陸堯透過面具的孔洞,死死盯著那個青年。青年也用餘光注視著他,抱著狗的手微微收緊,指節泛白。

兩人之間隔著幾步遠的距離,空氣彷彿凝固了,只有門外飄落的雪花無聲地堆積。

“後面的幹啥呢?來不來了?”

店裡傳來標誌性的東北口音女聲,嗓門大得能把屋頂掀翻,那聲音裡帶著不耐煩和疑惑,顯然是對青年遲遲不進去感到奇怪。

青年猛地回過神來,像被驚醒的夢遊者,慌亂地收回目光,抱著狗轉身就往裡走。

“來了來了!”他的聲音有些發顫,腳步加快,很快消失在門簾後面。

陸堯沒有動。

他就那麼站在門口,望著外面飄落的雪花。那些雪片又大又密,無聲地落在街道上,落在屋頂上,落在光禿禿的樹枝上,很快就覆蓋了一切。

這才是真正的冬天。

長沙也會下雪,但從來沒這麼大過。那裡的雪是溼的,落在地上很快就化了,留下一灘灘泥濘。

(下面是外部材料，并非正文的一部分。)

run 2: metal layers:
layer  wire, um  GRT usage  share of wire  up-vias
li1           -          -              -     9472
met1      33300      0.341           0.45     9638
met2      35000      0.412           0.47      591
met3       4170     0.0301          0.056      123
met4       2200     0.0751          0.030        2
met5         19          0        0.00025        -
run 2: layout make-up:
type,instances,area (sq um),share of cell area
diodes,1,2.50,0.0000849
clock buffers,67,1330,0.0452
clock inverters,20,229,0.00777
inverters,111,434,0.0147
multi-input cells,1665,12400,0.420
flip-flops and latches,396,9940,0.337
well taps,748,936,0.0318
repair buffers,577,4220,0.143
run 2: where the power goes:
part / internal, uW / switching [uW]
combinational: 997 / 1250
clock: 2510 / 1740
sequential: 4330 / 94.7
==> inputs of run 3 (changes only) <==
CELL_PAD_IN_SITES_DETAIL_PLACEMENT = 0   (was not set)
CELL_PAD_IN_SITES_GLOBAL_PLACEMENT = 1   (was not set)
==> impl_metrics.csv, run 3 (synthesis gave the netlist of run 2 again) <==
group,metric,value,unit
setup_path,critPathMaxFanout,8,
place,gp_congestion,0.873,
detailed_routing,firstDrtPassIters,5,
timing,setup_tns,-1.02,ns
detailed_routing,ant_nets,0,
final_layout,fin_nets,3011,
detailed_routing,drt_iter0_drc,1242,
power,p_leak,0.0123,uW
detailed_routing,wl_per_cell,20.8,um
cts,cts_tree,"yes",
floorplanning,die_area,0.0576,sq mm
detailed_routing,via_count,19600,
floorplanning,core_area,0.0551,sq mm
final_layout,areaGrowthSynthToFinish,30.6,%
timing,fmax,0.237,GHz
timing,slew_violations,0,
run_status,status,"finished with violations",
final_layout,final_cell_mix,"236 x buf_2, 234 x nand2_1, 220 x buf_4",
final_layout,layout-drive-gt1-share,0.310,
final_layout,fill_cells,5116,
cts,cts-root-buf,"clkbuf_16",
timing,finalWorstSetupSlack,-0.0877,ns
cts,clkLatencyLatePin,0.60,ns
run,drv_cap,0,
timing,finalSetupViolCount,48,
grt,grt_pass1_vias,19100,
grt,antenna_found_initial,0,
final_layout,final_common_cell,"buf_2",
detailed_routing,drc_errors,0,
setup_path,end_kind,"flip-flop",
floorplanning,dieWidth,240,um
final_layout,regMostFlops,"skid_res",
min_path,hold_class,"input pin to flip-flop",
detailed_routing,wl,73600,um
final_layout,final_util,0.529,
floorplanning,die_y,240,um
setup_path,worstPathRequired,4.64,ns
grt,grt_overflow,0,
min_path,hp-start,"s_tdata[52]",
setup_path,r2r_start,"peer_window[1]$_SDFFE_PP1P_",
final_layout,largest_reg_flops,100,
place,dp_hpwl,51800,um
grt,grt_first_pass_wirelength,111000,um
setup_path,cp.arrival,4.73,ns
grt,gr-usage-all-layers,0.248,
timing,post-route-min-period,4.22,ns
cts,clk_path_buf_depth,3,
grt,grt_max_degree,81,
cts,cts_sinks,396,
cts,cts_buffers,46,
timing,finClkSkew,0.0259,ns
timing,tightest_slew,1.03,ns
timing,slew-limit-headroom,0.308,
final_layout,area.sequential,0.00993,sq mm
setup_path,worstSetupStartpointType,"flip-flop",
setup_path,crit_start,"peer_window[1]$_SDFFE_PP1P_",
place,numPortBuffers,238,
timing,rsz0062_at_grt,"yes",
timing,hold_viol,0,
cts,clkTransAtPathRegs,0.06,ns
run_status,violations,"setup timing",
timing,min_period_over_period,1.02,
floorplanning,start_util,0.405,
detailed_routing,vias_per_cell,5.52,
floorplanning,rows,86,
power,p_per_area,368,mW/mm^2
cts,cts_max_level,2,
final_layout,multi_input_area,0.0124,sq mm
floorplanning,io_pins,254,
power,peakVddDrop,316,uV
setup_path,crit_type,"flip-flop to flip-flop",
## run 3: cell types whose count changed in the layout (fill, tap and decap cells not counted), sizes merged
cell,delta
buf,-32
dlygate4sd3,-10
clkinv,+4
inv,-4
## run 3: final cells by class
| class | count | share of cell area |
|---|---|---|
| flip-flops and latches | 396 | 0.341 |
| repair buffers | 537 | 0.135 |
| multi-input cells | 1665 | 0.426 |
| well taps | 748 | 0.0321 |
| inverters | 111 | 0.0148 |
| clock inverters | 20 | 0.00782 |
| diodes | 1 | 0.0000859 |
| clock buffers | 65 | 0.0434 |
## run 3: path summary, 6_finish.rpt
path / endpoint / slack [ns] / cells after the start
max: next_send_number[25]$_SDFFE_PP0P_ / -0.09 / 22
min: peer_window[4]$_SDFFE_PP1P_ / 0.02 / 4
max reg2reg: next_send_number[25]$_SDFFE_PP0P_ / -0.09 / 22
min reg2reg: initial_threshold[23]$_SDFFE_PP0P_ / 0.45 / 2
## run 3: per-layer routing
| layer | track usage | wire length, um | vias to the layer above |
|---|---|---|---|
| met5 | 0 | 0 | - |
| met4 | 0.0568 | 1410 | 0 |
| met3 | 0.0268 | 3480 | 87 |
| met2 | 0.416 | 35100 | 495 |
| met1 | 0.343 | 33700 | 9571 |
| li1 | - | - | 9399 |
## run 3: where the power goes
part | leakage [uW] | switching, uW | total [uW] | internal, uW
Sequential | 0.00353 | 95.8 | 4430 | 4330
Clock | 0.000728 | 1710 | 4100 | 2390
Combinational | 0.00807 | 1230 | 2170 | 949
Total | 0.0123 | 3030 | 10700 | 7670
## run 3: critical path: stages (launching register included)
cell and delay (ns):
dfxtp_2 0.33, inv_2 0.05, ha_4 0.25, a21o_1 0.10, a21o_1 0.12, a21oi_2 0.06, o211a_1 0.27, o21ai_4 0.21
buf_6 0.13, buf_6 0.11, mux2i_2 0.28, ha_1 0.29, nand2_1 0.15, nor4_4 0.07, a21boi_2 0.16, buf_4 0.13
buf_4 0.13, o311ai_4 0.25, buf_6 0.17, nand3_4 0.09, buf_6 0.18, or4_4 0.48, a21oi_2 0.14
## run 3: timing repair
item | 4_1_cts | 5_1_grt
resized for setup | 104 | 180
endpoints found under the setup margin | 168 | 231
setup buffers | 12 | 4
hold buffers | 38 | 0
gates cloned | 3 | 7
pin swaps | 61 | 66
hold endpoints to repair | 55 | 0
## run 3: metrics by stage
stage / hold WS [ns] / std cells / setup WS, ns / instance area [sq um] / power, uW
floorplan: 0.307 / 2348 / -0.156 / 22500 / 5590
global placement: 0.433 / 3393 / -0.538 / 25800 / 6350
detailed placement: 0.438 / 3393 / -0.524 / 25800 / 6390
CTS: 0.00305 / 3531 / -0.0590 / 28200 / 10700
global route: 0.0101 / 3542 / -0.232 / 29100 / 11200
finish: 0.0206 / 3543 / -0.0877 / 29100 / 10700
<file path="src/rtl/core/fltpm_ram.sv">
`timescale 1ns / 1ps

module fltpm_ram #(
    parameter int WIDTH = 8,
    parameter int DEPTH = 16
) (
    input  logic                     i_clk,
    input  logic                     i_we,
    input  logic [$clog2(DEPTH)-1:0] i_waddr,
    input  logic [WIDTH-1:0]         i_wdata,
    input  logic [$clog2(DEPTH)-1:0] i_raddr,
    output logic [WIDTH-1:0]         o_rdata
);

    logic [WIDTH-1:0] r_mem [DEPTH];
    logic [WIDTH-1:0] r_rdata;

    always_ff @(posedge i_clk) begin
        if (i_we) begin
            r_mem[i_waddr] <= i_wdata;
        end
        r_rdata <= r_mem[i_raddr];
    end

    assign o_rdata = r_rdata;

endmodule

</file>
<file path="config.mk">
export PLATFORM = sky130hd
export DESIGN_NAME = fltpm_ram
export DESIGN_NICKNAME = d
export VERILOG_FILES = /design/src/rtl/core/fltpm_ram.sv
export SDC_FILE = /design/constraint.sdc
export NUM_CORES = 1
export LEC_CHECK = 0
export ABC_CLOCK_PERIOD_IN_PS = 3200
export BUFFER_PORTS_ARGS = -buffer_cell sky130_fd_sc_hd__buf_2
export CORE_ASPECT_RATIO = 0.7
export CORE_MARGIN = 2
export CORE_UTILIZATION = 55
export CTS_BUF_LIST = sky130_fd_sc_hd__clkbuf_2
export DETAILED_ROUTE_END_ITERATION = 7
export PLACE_DENSITY = 0.79
export SETUP_SLACK_MARGIN = 0.3
export SLEW_MARGIN = 20
export SYNTH_ARGS = -nofsm -noshare
export SYNTH_HDL_FRONTEND = slang
export SYNTH_SLANG_ARGS = --single-unit
</file>
<file path="constraint.sdc">
create_clock -name i_clk -period 3.2 [get_ports i_clk]
set_input_delay 0.96 -clock i_clk [delete_from_list [all_inputs] [get_ports i_clk]]
set_output_delay 0.96 -clock i_clk [all_outputs]
set_load 0.05 [all_outputs]
</file>
==> results of run 1 <==
## area by class of cell
cell class | count | area [sq um] | share of cell area
repair buffers | 41 | 258 | 0.0452
clock inverters | 13 | 135 | 0.0237
clock buffers | 19 | 95.1 | 0.0167
well taps | 124 | 155 | 0.0272
multi-input cells | 83 | 1060 | 0.185
flip-flops and latches | 136 | 4000 | 0.702
## sequential cells by signal (all words and copies together), names as in the netlist
| register | count |
|---|---|
| o_rdata | 8 |
| r_mem | 128 |
## kinds of logic (layout without fill, tap and decap cells)
| family | after synthesis | count (layout) |
|---|---|---|
| simple gates | 35 | 35 |
| flops | 136 | 136 |
| buf+inv | 10 | 73 |
| mux | 32 | 32 |
| compound gates | 16 | 16 |
## layer usage
| metal | vias up | GRT usage |
|---|---|---|
| met5 | - | 0 |
| met3 | 11 | 0.0464 |
| li1 | 1074 | - |
| met2 | 99 | 0.306 |
| met4 | 0 | 0.0984 |
| met1 | 1281 | 0.317 |
## Yosys cell counts
library cell / number / share of area
nor2_1: 13 / 0.0095
and2b_1: 1 / 0.0015
nand3b_1: 2 / 0.0029
or3b_2: 1 / 0.0017
and2_1: 1 / 0.0012
edfxtp_1: 128 / 0.75
nand2_1: 9 / 0.0066
nand3_1: 1 / 0.00097
nor2b_1: 1 / 0.0012
mux4_2: 18 / 0.079
clkdlybuf4s25_2: 3 / 0.0058
dfxtp_1: 8 / 0.031
buf_2: 3 / 0.0029
nand2b_1: 2 / 0.0024
a22oi_1: 16 / 0.023
mux4_1: 14 / 0.071
nor3_1: 4 / 0.0039
buf_4: 1 / 0.0015
buf_6: 3 / 0.0066
## worst max path at each step
| stage | slack, ns | cells past startpoint | endpoint |
|---|---|---|---|
| 6_report | 0.89 | 1 | o_rdata[0] |
| 5_1_grt | 0.78 | 1 | o_rdata[0] |
| 4_1_cts | 0.79 | 1 | o_rdata[0] |
| 3_5_place_dp | 0.57 | 3 | r_mem[1][0] |
| 3_3_place_gp | 0.62 | 3 | r_mem[1][4] |
| 2_1_floorplan | 0.75 | 2 | r_mem[0][0] |
## power breakdown
| group | switching (mW) | internal [mW] |
|---|---|---|
| sequential | 0.0152 | 1.99 |
| clock | 0.554 | 0.424 |
| combinational | 0.142 | 0.0778 |
## stage by stage
step / util / setup WS [ns] / std cells / cell area, sq um / hold WS (ns)
after floorplan: - / 0.747 / 229 / 5150 / 0.629
after global placement: 0.603 / 0.623 / 384 / 5470 / 0.663
after detailed placement: 0.603 / 0.570 / 384 / 5470 / 0.674
after CTS: 0.629 / 0.789 / 416 / 5700 / 0.574
after global routing: 0.629 / 0.780 / 416 / 5700 / 0.587
final: 0.629 / 0.887 / 416 / 5700 / 0.666
==> results.cfg, run 1 <==
[placed_design]
hpwl_um = 6450
port_buffers = 25
place_congestion = 0.846

[cells_and_area]
layout_commonest_cell = edfxtp_1
layout.nets = 297
drive_above_1_share = 0.301
layout_common_cells = edfxtp_1 (128), buf_2 (25), clkbuf_2 (19)
diodes = 0
fillers = 608
areaGrowthSynthToFinish_pct = 10.8

[job]
maxCapViolCount = 0

[critical_path]
cp_top_family = flip-flops
worstReg2RegStart = r_mem[1][1]
critPathBufInv = 1
reg2reg_slack_ns = 1.84
max_stage_delay_ns = 0.41
crit_required_ns = 2.24
crit_chain = buf_2
timing.rr.end = o_rdata[1]
critical_path_class = register to output pin
crit_path_start = o_rdata[0]
critPathCaptureType = output pin
rr_worst_depth = 3
crit_fanout = 1
critPathSlowestCell = dfxtp_1
start_kind = register
crit_arrival_ns = 1.35

[routing]
antenna_left = 0
drcViolationCount = 0
drt-total-wl_um = 9800
drtIter0Drc = 261
wl_met2_um = 4590
wl_met1_um = 4270
vias = 2465
highest_layer = met4
firstDrtPassIters = 4
vias_per_cell = 5.93
wl_per_cell_um = 23.6
wl_met3_um = 816

[timing]
fin_worst_skew_ns = 0.0230
slew_headroom = 0.472
drv_slew = 0
setup_viol = 0
rsz0062_at_grt = false
hold_viol_final = 0
setup_tns_ns = 0
worst_pin_slew_ns = 0.790
period_minus_slack_ns = 2.31
period_share = 0.723
max_freq_ghz = 0.432

[synthesis]
ys_ff_latch = 136
synth_cells = 229
synth_seq_area_share = 0.778
synth_top_family_by_area = multiplexers
synthAdderAreaFrac = 0
synth.avg_cell_area_sq_um = 22.5
synth_area_sq_mm = 0.00515
synth_warnings = 0
synth-compound-area-share = 0.0233
synth_nets = 247
synth-simple-area-share = 0.0318
synth-xor-area-share = 0
synthMuxAreaShare = 0.150
ys_types = 19

[clock_network]
h-tree-depth = 4
clkTransAtPathRegs_ns = 0.18
cts_resized = 0
numCtsBuffers = 17
cts_tree = done
clk_latency_ns = 0.65
clock-root-buffer = clkbuf_2
cts_setup_buffers = 0
cts_hold_buf = 0
cts.path.max_buffers = 2
clock-sinks = 136

[floorplan]
rows = 29
start_util = 0.567
die_w_um = 120
chipHeight_um = 84.9
die_area_sq_mm = 0.0102
core_area_sq_mm = 0.00907
ios = 26

[pwr]
peakVddDrop_mv = 0.500
p_leak_nw = 1.93
p_per_area_mw_per_mm2 = 561
p_total_mw = 3.20

[grt]
grt-ovfl-total = 0
grt_pass1_vias = 2463
grt_use_total = 0.212
grt_max_degree = 25
antenna_found_initial = 0
grt_pass1_wl_um = 14900

[status]
status = finished clean

[min_path]
min_path_cells = 1
min_from = i_wdata[5]
holdCritPathClass = primary input to register
min_to = r_mem[4][5]
Power figures use the tool's default switching activity.
==> run 2: changes to the inputs <==
Settings changed: ABC_CLOCK_PERIOD_IN_PS 3200 to 2100, PLACE_DENSITY 0.79 to 0.82.
Clock period 3.2 ns to 2.1 ns, I/O delays scaled along.
==> run 2 against run 1 <==
Clock skew is 0.0017 ns higher; via count is 2.3% higher; sequential share of layout area is 2.7 points lower; count of clock-buffer cells in the layout stayed put; worst setup slack worse by 0.63 ns; final area is 4.3% higher; critical path depth stayed put; die area stayed put; non-clock buffer count is 11 higher; register-to-register slack worse by 1.1 ns; flip-flop and latch count stayed put; combinational power is 74% higher; critical path type unchanged; critical endpoint is now o_rdata[4]; largest cell class unchanged; largest power group unchanged; highest routed layer unchanged.
==> results.cfg, run 2 (synthesis results as in run 1) <==
[status]
status = finished clean

[critical_path]
start_kind = register
crit_chain = buf_8
critPathBufInv = 1
max_stage_delay_ns = 0.40
crit_required_ns = 1.47
critPathSlowestCell = dfxtp_2
cp_top_family = flip-flops
critPathCaptureType = output pin
crit_arrival_ns = 1.22
reg2reg_slack_ns = 0.75
critical_path_class = register to output pin
crit_fanout = 1

[routing]
firstDrtPassIters = 4
wl_per_cell_um = 23.2
vias_per_cell = 5.91
drcViolationCount = 0
drtIter0Drc = 230
wl_met3_um = 604
drt-total-wl_um = 9910
vias = 2522
highest_layer = met4
wl_met2_um = 4780
antenna_left = 0
wl_met1_um = 4420

[pwr]
p_comb_frac = 0.075
cell_internal_pwr_mw = 3.98
p_leak_nw = 2.04
pwr-share-clk = 0.330
peakVddDrop_mv = 0.624
p_total_mw = 5.14
switchingPower_mw = 1.16
switching_share = 0.225
p_per_area_mw_per_mm2 = 863
power_frac_seq = 0.596

[clock_network]
clock-root-buffer = clkbuf_2
h-tree-depth = 4
cts.path.max_buffers = 2
clock-sinks = 136
clk_latency_ns = 0.67
cts_tree = done
clkTransAtPathRegs_ns = 0.21
numCtsBuffers = 17
cts_setup_buffers = 0

[timing]
max_freq_ghz = 0.542
rsz0062_at_grt = true
setup_ws_ns = 0.255
hold_viol_final = 0
worst_pin_slew_ns = 0.435
fin_worst_skew_ns = 0.0246
period_minus_slack_ns = 1.85
setup_tns_ns = 0
period_share = 0.879
slew_headroom = 0.710
drv_slew = 0
setup_viol = 0

[floorplan]
die_area_sq_mm = 0.0102
rows = 29
chipHeight_um = 84.9
start_util = 0.567
die_w_um = 120
ios = 26
core_area_sq_mm = 0.00907

[placed_design]
hpwl_um = 6380
place_congestion = 0.799
dp_slack_ns = 0.0455
port_buffers = 25

[cells_and_area]
layout_common_cells = edfxtp_1 (128), buf_4 (24), clkbuf_2 (19)
layout_commonest_cell = edfxtp_1
layout.nets = 308
largest_reg_flops = 128
drive_above_1_share = 0.373
areaGrowthSynthToFinish_pct = 15.6
diodes = 0
regMostFlops = r_mem

[min_path]
holdCritPathClass = primary input to register

[grt]
grt_pass1_vias = 2537
antenna_found_initial = 0
grt_max_degree = 33
grt_use_total = 0.212
grt_pass1_wl_um = 14900
grt-ovfl-total = 0

[job]
maxCapViolCount = 0
==> run 2: worst register-to-register path, delay by kind of cell (launching register included) <==
family | cells | cell delay, ns
flip-flops | 1 | 0.40
AND/OR/NAND/NOR | 1 | 0.11
AO/OA/AOI/OAI | 1 | 0.29
multiplexers | 1 | 0.48
==> run 2: cell type report <==
cell class                      instances  area, sq um
Tap cell                              124          155
Timing Repair Buffer                   52          434
Fill cell                             613         3120
Sequential cell                       136         4020
Clock inverter                         13          179
Multi-Input combinational cell         83         1070
Clock buffer                           19         95.1
==> run 2: worst paths after layout <==
path / from / end / depth (start not counted)
max reg2reg: r_mem[3][7] / o_rdata[7] / 3
min: i_wdata[2] / r_mem[12][2] / 1
max: o_rdata[4] / o_rdata[4] / 1
min reg2reg: r_mem[3][0] / o_rdata[0] / 3
==> run 2: per-stage QoR <==
step | cells | hold WS [ns] | utilization | cell area (sq um)
floorplan | 229 | 0.629 | - | 5160
global placement | 395 | 0.653 | 0.617 | 5600
detailed placement | 395 | 0.670 | 0.617 | 5600
CTS | 427 | 0.254 | 0.656 | 5950
global route | 427 | 0.241 | 0.656 | 5950
finish | 427 | 0.311 | 0.656 | 5950
==> run 2: power by group through the flow <==
stage | logic, mW | clock network, mW | registers (mW)
after floorplan | 0.155 | 0 | 3.17
after global placement | 0.343 | 0 | 3.11
after detailed placement | 0.355 | 0 | 3.11
after CTS | 0.386 | 1.73 | 3.06
after global routing | 0.408 | 1.84 | 3.07
final | 0.383 | 1.69 | 3.06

而這裡的雪,乾燥,蓬鬆,落在哪裡就積在哪裡,把整個世界都變成了白色。

陸堯緊了緊身上的外套。

失算了,應該跟旅店老闆要一件棉襖的。

“哥,就是剛才那個人唄?”林鵬湊過來,壓低聲音問,那股興奮勁藏都藏不住。

“嗯,是他。”

“那咱們現在咋整?衝進去?”

陸堯搖了搖頭。

“等著。”

林鵬愣了一下,但也沒再多問,他學著陸堯的樣子,靠在牆邊,時不時往店裡瞟一眼。

雪越下越大,風也越來越冷。

林鵬開始跺腳,搓手,把領子豎起來擋住脖子。他偷眼看了看陸堯——那個男人就那樣站著,一動不動,彷彿感覺不到冷似的。

“哥……你不冷嗎?”他忍不住問。

陸堯沒有回答。

他只是望著那扇門,等待著。

一分鐘,兩分鐘,五分鐘……

不對勁。

陸堯忽然直起身,朝著店裡走去。

“咋的了哥?”林鵬被嚇了一跳,連忙跟上。

陸堯推開玻璃門,大步走了進去。店裡面,那個女店長正在給一隻貓打針,看到有人闖進來,手裡的針筒差點掉地上。

“哎哎哎!你幹啥的?!”

陸堯沒理她。他快步穿過前面的診療區,掀開那道布簾子,裡面是一條狹窄的走廊,兩邊有幾個房間。他推開一扇門——空的,再推開一扇——還是空的。

走廊盡頭,有一扇後門,虛掩著,門縫裡灌進來冷風。

陸堯走過去,一把推開。

外面是一條小巷,雪地上有一串新鮮的腳印,正在往遠處延伸。

“操。”

陸堯低罵一聲,衝了出去。

身後,女店長追了出來,嗓門大得能震碎玻璃:“你誰啊你?!往哪兒跑?!報警了嗷!我報警了!!!”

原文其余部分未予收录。